What follows belongs to an exercise in optimizing a design on an open flow for small area; a production flow would make more cautious choices. Only simulation tests tie the RTL to the original design; equivalence was not proved. Power and IR drop assume default switching activity.

`flow/run.sh`:
```
#!/bin/bash
# synth_recipe.tcl (not shown) runs the flow's synth.tcl, then flattens the netlist and writes it again
# the make line also repeats each setting of config.mk as NAME=value (left out here)
make -C /OpenROAD-flow-scripts/flow DESIGN_CONFIG=/design/flow/config.mk WORK_HOME=/design/flow/orfs CLKGATE_MAP_FILE= SYNTH_SCRIPT=/design/flow/synth_recipe.tcl finish
```
`flow/config.mk`:
```
export PLATFORM = sky130hd
export DESIGN_NAME = additive_layer_pixel_blend_unit
export DESIGN_NICKNAME = additive_layer_pixel_blend_unit
export VERILOG_FILES = /design/flow/design.v
export SDC_FILE = /design/flow/constraint.sdc
export NUM_CORES = 4
export LEC_CHECK = 0
export ABC_AREA = 1
export CAP_MARGIN = 20
export CORE_MARGIN = 2
export CORE_UTILIZATION = 40
export SLEW_MARGIN = 20
```
`flow/constraint.sdc`:
```
create_clock -name core_clock -period 5.5 [get_ports {clk}]
set_input_delay 1.1000 -clock core_clock [delete_from_list [all_inputs] [get_ports {clk}]]
set_output_delay 1.1000 -clock core_clock [all_outputs]
set_load 0.01 [all_outputs]
```
`flow/design.v`:
```
`timescale 1ns / 1ps
package alpb_pkg;
  localparam int CHAN_W   = 8;
  localparam int CHAN_MAX = 255;
  localparam int PHYS_LAYERS = 4;
  localparam int CFG_INDEX_W = 3;
  localparam int CFG_DATA_W  = 24;
  localparam int COUNT_W     = 3;
  localparam logic [CFG_INDEX_W-1:0] REG_NUM_LAYERS   = 3'd0;
  localparam logic [CFG_INDEX_W-1:0] REG_LAYER0_COLOR = 3'd1;
  typedef struct packed {
    logic [CHAN_W-1:0] red;
    logic [CHAN_W-1:0] green;
    logic [CHAN_W-1:0] blue;
  } rgb_t;
  function automatic logic [CHAN_W-1:0] div255(input logic [2*CHAN_W-1:0] p);
    logic [2*CHAN_W:0] t;
    t = {1'b0, p} + {{(CHAN_W+1){1'b0}}, p[2*CHAN_W-1:CHAN_W]} + {{(2*CHAN_W){1'b0}}, 1'b1};
    div255 = t[2*CHAN_W-1:CHAN_W];
  endfunction
endpackage
`timescale 1ns / 1ps
module alpb_lane (
  input  logic [7:0] tint,
  input  logic       en,
  input  logic [7:0] l1,     
  input  logic [9:0] l3,     
  output logic [7:0] hi,
  output logic       cy
);
  logic [15:0] r [4];
  logic [15:0] s1, c1, s2, c2, p;
  logic [8:0]  cmp;
  for (genvar i = 0; i < 4; i++) begin : g_pp
    logic [1:0] d;
    logic [9:0] m;
    assign d = en ? tint[2*i +: 2] : 2'd0;
    assign m = ({10{d == 2'd1}} & {2'b00, l1}) |
               ({10{d == 2'd2}} & {1'b0, l1, 1'b0}) |
               ({10{d == 2'd3}} & l3);
    assign r[i] = 16'(m) << (2*i);
  end
  assign s1 = r[0] ^ r[1] ^ r[2];
  assign c1 = ((r[0] & r[1]) | (r[0] & r[2]) | (r[1] & r[2])) << 1;
  assign s2 = s1 ^ c1 ^ r[3];
  assign c2 = ((s1 & c1) | (s1 & r[3]) | (c1 & r[3])) << 1;
  assign p  = s2 + c2;
  assign cmp = {1'b0, p[15:8]} + {1'b0, p[7:0]} + 9'd1;
  assign hi  = p[15:8];
  assign cy  = cmp[8];
endmodule
`timescale 1ns / 1ps
module alpb_merge (
  input  logic [7:0]  bg,
  input  logic [31:0] hi,
  input  logic [3:0]  cy,
  output logic [7:0]  pix
);
  logic [10:0] sum;
  assign sum = 11'(bg) + 11'(hi[7:0]) + 11'(hi[15:8]) + 11'(hi[23:16]) + 11'(hi[31:24])
             + 11'(cy[0]) + 11'(cy[1]) + 11'(cy[2]) + 11'(cy[3]);
  assign pix = (sum[10:8] != 3'd0) ? 8'hff : sum[7:0];
endmodule
`timescale 1ns / 1ps
module additive_layer_pixel_blend_unit #(
  parameter int MAX_LAYERS = 4
) (
  input  logic                               clk,
  input  logic                               rst,
  input  logic                               start,
  output logic                               busy,
  input  logic [7:0]                         bg_red,
  input  logic [7:0]                         bg_green,
  input  logic [7:0]                         bg_blue,
  input  logic [7:0]                         layer0_level,
  input  logic [7:0]                         layer1_level,
  input  logic [7:0]                         layer2_level,
  input  logic [7:0]                         layer3_level,
  output logic                               done,
  output logic [7:0]                         out_red,
  output logic [7:0]                         out_green,
  output logic [7:0]                         out_blue,
  input  logic                               cfg_valid,
  output logic                               cfg_ready,
  input  logic [alpb_pkg::CFG_INDEX_W-1:0]   cfg_index,
  input  logic [alpb_pkg::CFG_DATA_W-1:0]    cfg_data
);
  logic [3:0]  en_n;      
  logic [3:0]  tint_ok;   
  logic [23:0] tint [4];
  logic [7:0]  lvl [4];
  logic [3:0][23:0] hi;
  logic [3:0][2:0]  cy;
  logic [3:0][23:0] hi_q;
  logic [3:0][2:0]  cy_q;
  logic [23:0] bg_q;
  logic        valid_q;
  logic [23:0] pix;
  assign busy      = 1'b0;
  assign cfg_ready = 1'b1;
  always_ff @(posedge clk) begin
    if (rst) begin
      en_n    <= '0;
      tint_ok <= '0;
    end else if (cfg_valid) begin
      if (cfg_index == 3'd0) begin
        en_n[0] <= cfg_data[2:0] > 3'd0;
        en_n[1] <= cfg_data[2:0] > 3'd1;
        en_n[2] <= cfg_data[2:0] > 3'd2;
        en_n[3] <= cfg_data[2:0] > 3'd3;
      end
      for (int k = 0; k < 4; k++)
        if (cfg_index == 3'(k + 1)) tint_ok[k] <= 1'b1;
    end
  end
  for (genvar k = 0; k < 4; k++) begin : g_tint
    always_ff @(posedge clk) begin
      if (cfg_valid && cfg_index == 3'(k + 1)) tint[k] <= cfg_data;
    end
  end
  assign lvl[0] = layer0_level;
  assign lvl[1] = layer1_level;
  assign lvl[2] = layer2_level;
  assign lvl[3] = layer3_level;
  for (genvar k = 0; k < 4; k++) begin : g_layer
    logic [9:0] l3;
    logic       en;
    assign l3 = {2'b00, lvl[k]} + {1'b0, lvl[k], 1'b0};
    assign en = en_n[k] & tint_ok[k];
    for (genvar c = 0; c < 3; c++) begin : g_ch
      alpb_lane u_lane (
        .tint (tint[k][8*c +: 8]),
        .en   (en),
        .l1   (lvl[k]),
        .l3   (l3),
        .hi   (hi[k][8*c +: 8]),
        .cy   (cy[k][c])
      );
    end
  end
  always_ff @(posedge clk) begin
    hi_q <= hi;
    cy_q <= cy;
    bg_q <= {bg_red, bg_green, bg_blue};
  end
  always_ff @(posedge clk) begin
    if (rst) valid_q <= 1'b0;
    else     valid_q <= start;
  end
  for (genvar c = 0; c < 3; c++) begin : g_merge
    alpb_merge u_merge (
      .bg  (bg_q[8*c +: 8]),
      .hi  ({hi_q[3][8*c +: 8], hi_q[2][8*c +: 8], hi_q[1][8*c +: 8], hi_q[0][8*c +: 8]}),
      .cy  ({cy_q[3][c], cy_q[2][c], cy_q[1][c], cy_q[0][c]}),
      .pix (pix[8*c +: 8])
    );
  end
  assign done      = valid_q;
  assign out_red   = pix[23:16];
  assign out_green = pix[15:8];
  assign out_blue  = pix[7:0];
endmodule
```
==> flow_metrics.py <==
metrics = {
    "detailed_routing": {
        "wirelength_um": 109000,
        "antenna_left": 0,
        "vias": 32300,
        "drt_iter0_drc": 2773,
        "drc": 0,
        "vias_per_cell": 5.29,
        "first_pass_iters": 8,
        "wl_per_cell_um": 17.8,
    },
    "grt": {
        "track_usage": 0.255,
        "grt_max_degree": 26,
        "grt_pass1_wl_um": 169000,
        "antenna_found_initial": 12,
        "first_global_vias": 31100,
        "grt_overflow": 0,
    },
    "critical_path": {
        "arrival_ns": 4.67,
        "critPathMaxFanout": 5,
        "crit_type": "reg2out",
        "endpoint_kind": "output pin",
        "worst-endpoint-required_ns": 4.40,
        "worstSetupStartpointType": "flip-flop",
        "crit_start": "bg_q[0]",
        "timing.rr.start": "en_n[0]",
    },
    "clocking": {
        "cts_num_sinks": 237,
        "hold_buffers": 0,
        "cts_tree": "yes",
        "cts_made_buffers": 28,
        "clock_latency_ns": 0.58,
        "cts_max_level": 1,
        "clk_pin_slew_ns": 0.06,
        "cts_buffer_depth": 3,
        "clockRootBuffer": "clkbuf_16",
    },
    "yosys": {
        "synth_fp_nets": 5042,
        "ys_warn_count": 7,
        "yosys_most_used_dff": "dfxtp_1",
        "async_reset_ff_frac": 0,
        "netlist_area_sq_mm": 0.0325,
        "synth.distinct_cells": 49,
        "yosysSeqAreaShare": 0.176,
        "syn_inst": 4298,
        "yosys_register_bits": 237,
        "syn_area_per_cell_sq_um": 7.56,
        "synth_edf_count": 96,
    },
    "sta": {
        "period_share": 1.05,
        "hold_viol": 0,
        "setup-tns-final_ns": -3.57,
        "worstMarginPinSlew_ns": 0.839,
        "setup_viol": 24,
        "finClkSkew_ns": 0.0238,
        "maxSlewHeadroom": 0.439,
        "fin_crit_ns": 5.77,
        "drv_slew": 0,
        "fmax_ghz": 0.173,
        "setup_slack_ns": -0.275,
        "rsz0062_at_grt": "true",
    },
    "power": {
        "power_mw": 4.93,
        "vdd_ir_drop_max_uv": 220,
        "powerDensity_mw_per_mm2": 116,
        "power_leakage_nw": 21.4,
    },
    "die": {
        "die_w_um": 289,
        "core_sq_mm": 0.0805,
        "die-area_sq_mm": 0.0836,
        "initial_utilization": 0.404,
        "rows": 104,
        "die_h_um": 289,
        "pin_count": 114,
    },
    "final_layout": {
        "layout.area.seq_sq_mm": 0.00571,
        "nets": 5759,
        "drive_above_1_share": 0.236,
        "area_growth_syn_to_layout_pct": 30.3,
        "multiInputGateArea_sq_mm": 0.0249,
        "num-fill-cells": 7614,
        "layout.cells.non_filler": 6103,
    },
    "flow_run": {
        "drv_cap": 0,
    },
    "place": {
        "gp_congestion": 0.940,
        "dp.cells": 6004,
        "io_buffers": 111,
        "dp_hpwl_um": 86400,
    },
    "run_status": {
        "status": "complete, but fails checks",
        "so_faults": "setup timing",
    },
    "hold_path": {
        "hp-class": "reg2reg",
        "min-delay-start": "en_n[2]",
    },
}
## cells in the final DEF (no fill, tap or decap), types with 49 or more instances in the layout
cell and instances:
nand2_1 707, clkdlybuf4s50_1 63, fa_1 221, nor2_1 264, edfxtp_1 96, xnor2_1 49, a21oi_1 190, a21oi_2 54
nand3_1 167, ha_1 369, dfxtp_1 135, xor2_1 57, a22oi_1 225, o21ai_0 223, buf_4 660, inv_1 772
nor2_2 66, o21ai_1 65
## cell families (layout without fill, tap and decap cells)
kind of cell	after synthesis	count (layout)	synth area share
simple gates	1365	1365	0.184
compound gates	976	976	0.185
buf+inv	914	1653	0.110
fa+ha+maj	657	657	0.306
flops	237	237	0.176
xor+xnor	147	147	0.0398
other cells	2	8	0.000231
## critical path: stages (launching register included)
cell     delay, ns
dfxtp_1       0.33
ha_4          0.16
fa_2          0.35
nand3_2       0.07
nand3_2       0.10
a21oi_2       0.15
nor2_1        0.07
nor2_2        0.13
xor2_2        0.25
fa_1          0.47
inv_2         0.08
fa_2          0.45
ha_4          0.29
ha_4          0.21
nand2_4       0.07
inv_4         0.04
a21oi_2       0.14
nand2_1       0.06
nand2_1       0.06
nand2_2       0.06
nor2_4        0.18
buf_6         0.15
nand3_4       0.09
buf_6         0.13
## metal layers
layer,GRT usage,vias up,part of all wire
met5,0,-,0.00064
met3,0.0296,237,0.073
met4,0.0763,10,0.034
met1,0.354,15100,0.44
li1,-,15700,-
met2,0.417,1271,0.45
## flip-flops by register name, summed over array words and instances (netlist names)
signal   cells
tint        96
en_n         4
bg_q        24
cy_q        12
tint_ok      4
hi_q        96
valid_q      1
## cell type report
cell class | instances | share of cell area
Tap cell | 1060 | 0.0313
Sequential cell | 237 | 0.135
Timing Repair Buffer | 793 | 0.152
Clock inverter | 16 | 0.00263
Antenna cell | 6 | 0.000354
Multi-Input combinational cell | 3147 | 0.589
Inverter | 808 | 0.0722
Clock buffer | 36 | 0.0185
## synth_stat cells (18+ instances only)
cell | number | share of area
inv_1 | 787 | 0.091
nand2_1 | 731 | 0.084
ha_1 | 425 | 0.16
nor2_1 | 281 | 0.032
o21ai_0 | 256 | 0.039
a21oi_1 | 237 | 0.036
fa_1 | 232 | 0.14
a22oi_1 | 225 | 0.052
nand3_1 | 204 | 0.031
dfxtp_1 | 141 | 0.087
edfxtp_1 | 96 | 0.089
xor2_1 | 83 | 0.022
clkbuf_1 | 69 | 0.0080
xnor2_1 | 63 | 0.017
nor2_2 | 51 | 0.0098
o22ai_1 | 48 | 0.0092
o21ai_1 | 47 | 0.0072
o221ai_1 | 40 | 0.011
o21bai_1 | 27 | 0.0062
o211ai_1 | 20 | 0.0046
o21a_1 | 19 | 0.0044
nand2_2 | 18 | 0.0035
nand4_1 | 18 | 0.0035
## repair_timing
| item | CTS | global route |
|---|---|---|
| buffers inserted | 20 | 22 |
| setup endpoints to repair | 36 | 36 |
| gates resized for setup | 251 | 253 |
| pin swaps | 47 | 92 |
| cloned | 0 | 0 |
## through the flow
step / utilization / cell area, sq um / hold WS (ns) / worst slack [ns]
after floorplan: - / 32500 / 0.452 / 0.0147
after global placement: 0.488 / 39300 / 0.469 / -0.815
after detailed placement: 0.488 / 39300 / 0.473 / -0.827
after CTS: 0.510 / 41100 / 0.483 / -0.291
after global routing: 0.526 / 42300 / 0.513 / -0.441
final: 0.526 / 42400 / 0.485 / -0.275
## power by group
group / switching, mW / internal [mW]
logic: 0.697 / 0.517
registers: 0.0263 / 1.87
clock network: 0.807 / 1.01
## final timing paths
path                 end  depth (start not counted)  slack (ns)
max          out_blue[7]                         23       -0.27
min              en_n[2]                          2        0.48
max reg2reg      cy_q[0]                         21        0.61
min reg2reg      en_n[2]                          2        0.48

[static timing again, ports no longer ideal]
No port has a modelled driver above. Below, the same layout with a new extraction and two added sets of constraints.
Step 1 (the two cells are an assumption about what drives the block):
set clk [get_ports {clk}]
set_driving_cell -lib_cell sky130_fd_sc_hd__clkbuf_16 $clk
set_driving_cell -lib_cell sky130_fd_sc_hd__buf_2 [delete_from_list [all_inputs] $clk]
Step 2 moves the port delays by t, midway between the first and last clock arrival at a register: inputs arrive t later, outputs are due t later. That takes back most of the time a late clock gives input paths.
Three values: no drivers, after step 1, after step 2; two values: the first two.
t (ns): 0.619
setup slack, ns: -0.275 / -0.329 / -0.340
hold slack, ns: 0.485 / 0.485 / 0.485
For this run, drivers alone change the setup slack by -0.054 ns; drivers and shift together by -0.065 ns.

· · ·

_Exercise_.
Transcribe the records above from the line holding "fa_1 | 232 | 0.14" down to the line holding "set clk [get_ports", inclusive, without adding anything.

_Written solution_.
fa_1 | 232 | 0.14
a22oi_1 | 225 | 0.052
nand3_1 | 204 | 0.031
dfxtp_1 | 141 | 0.087
edfxtp_1 | 96 | 0.089
xor2_1 | 83 | 0.022
clkbuf_1 | 69 | 0.0080
xnor2_1 | 63 | 0.017
nor2_2 | 51 | 0.0098
o22ai_1 | 48 | 0.0092
o21ai_1 | 47 | 0.0072
o221ai_1 | 40 | 0.011
o21bai_1 | 27 | 0.0062
o211ai_1 | 20 | 0.0046
o21a_1 | 19 | 0.0044
nand2_2 | 18 | 0.0035
nand4_1 | 18 | 0.0035
## repair_timing
| item | CTS | global route |
|---|---|---|
| buffers inserted | 20 | 22 |
| setup endpoints to repair | 36 | 36 |
| gates resized for setup | 251 | 253 |
| pin swaps | 47 | 92 |
| cloned | 0 | 0 |
## through the flow
step / utilization / cell area, sq um / hold WS (ns) / worst slack [ns]
after floorplan: - / 32500 / 0.452 / 0.0147
after global placement: 0.488 / 39300 / 0.469 / -0.815
after detailed placement: 0.488 / 39300 / 0.473 / -0.827
after CTS: 0.510 / 41100 / 0.483 / -0.291
after global routing: 0.526 / 42300 / 0.513 / -0.441
final: 0.526 / 42400 / 0.485 / -0.275
## power by group
group / switching, mW / internal [mW]
logic: 0.697 / 0.517
registers: 0.0263 / 1.87
clock network: 0.807 / 1.01
## final timing paths
path                 end  depth (start not counted)  slack (ns)
max          out_blue[7]                         23       -0.27
min              en_n[2]                          2        0.48
max reg2reg      cy_q[0]                         21        0.61
min reg2reg      en_n[2]                          2        0.48

[static timing again, ports no longer ideal]
No port has a modelled driver above. Below, the same layout with a new extraction and two added sets of constraints.
Step 1 (the two cells are an assumption about what drives the block):
set clk [get_ports {clk}]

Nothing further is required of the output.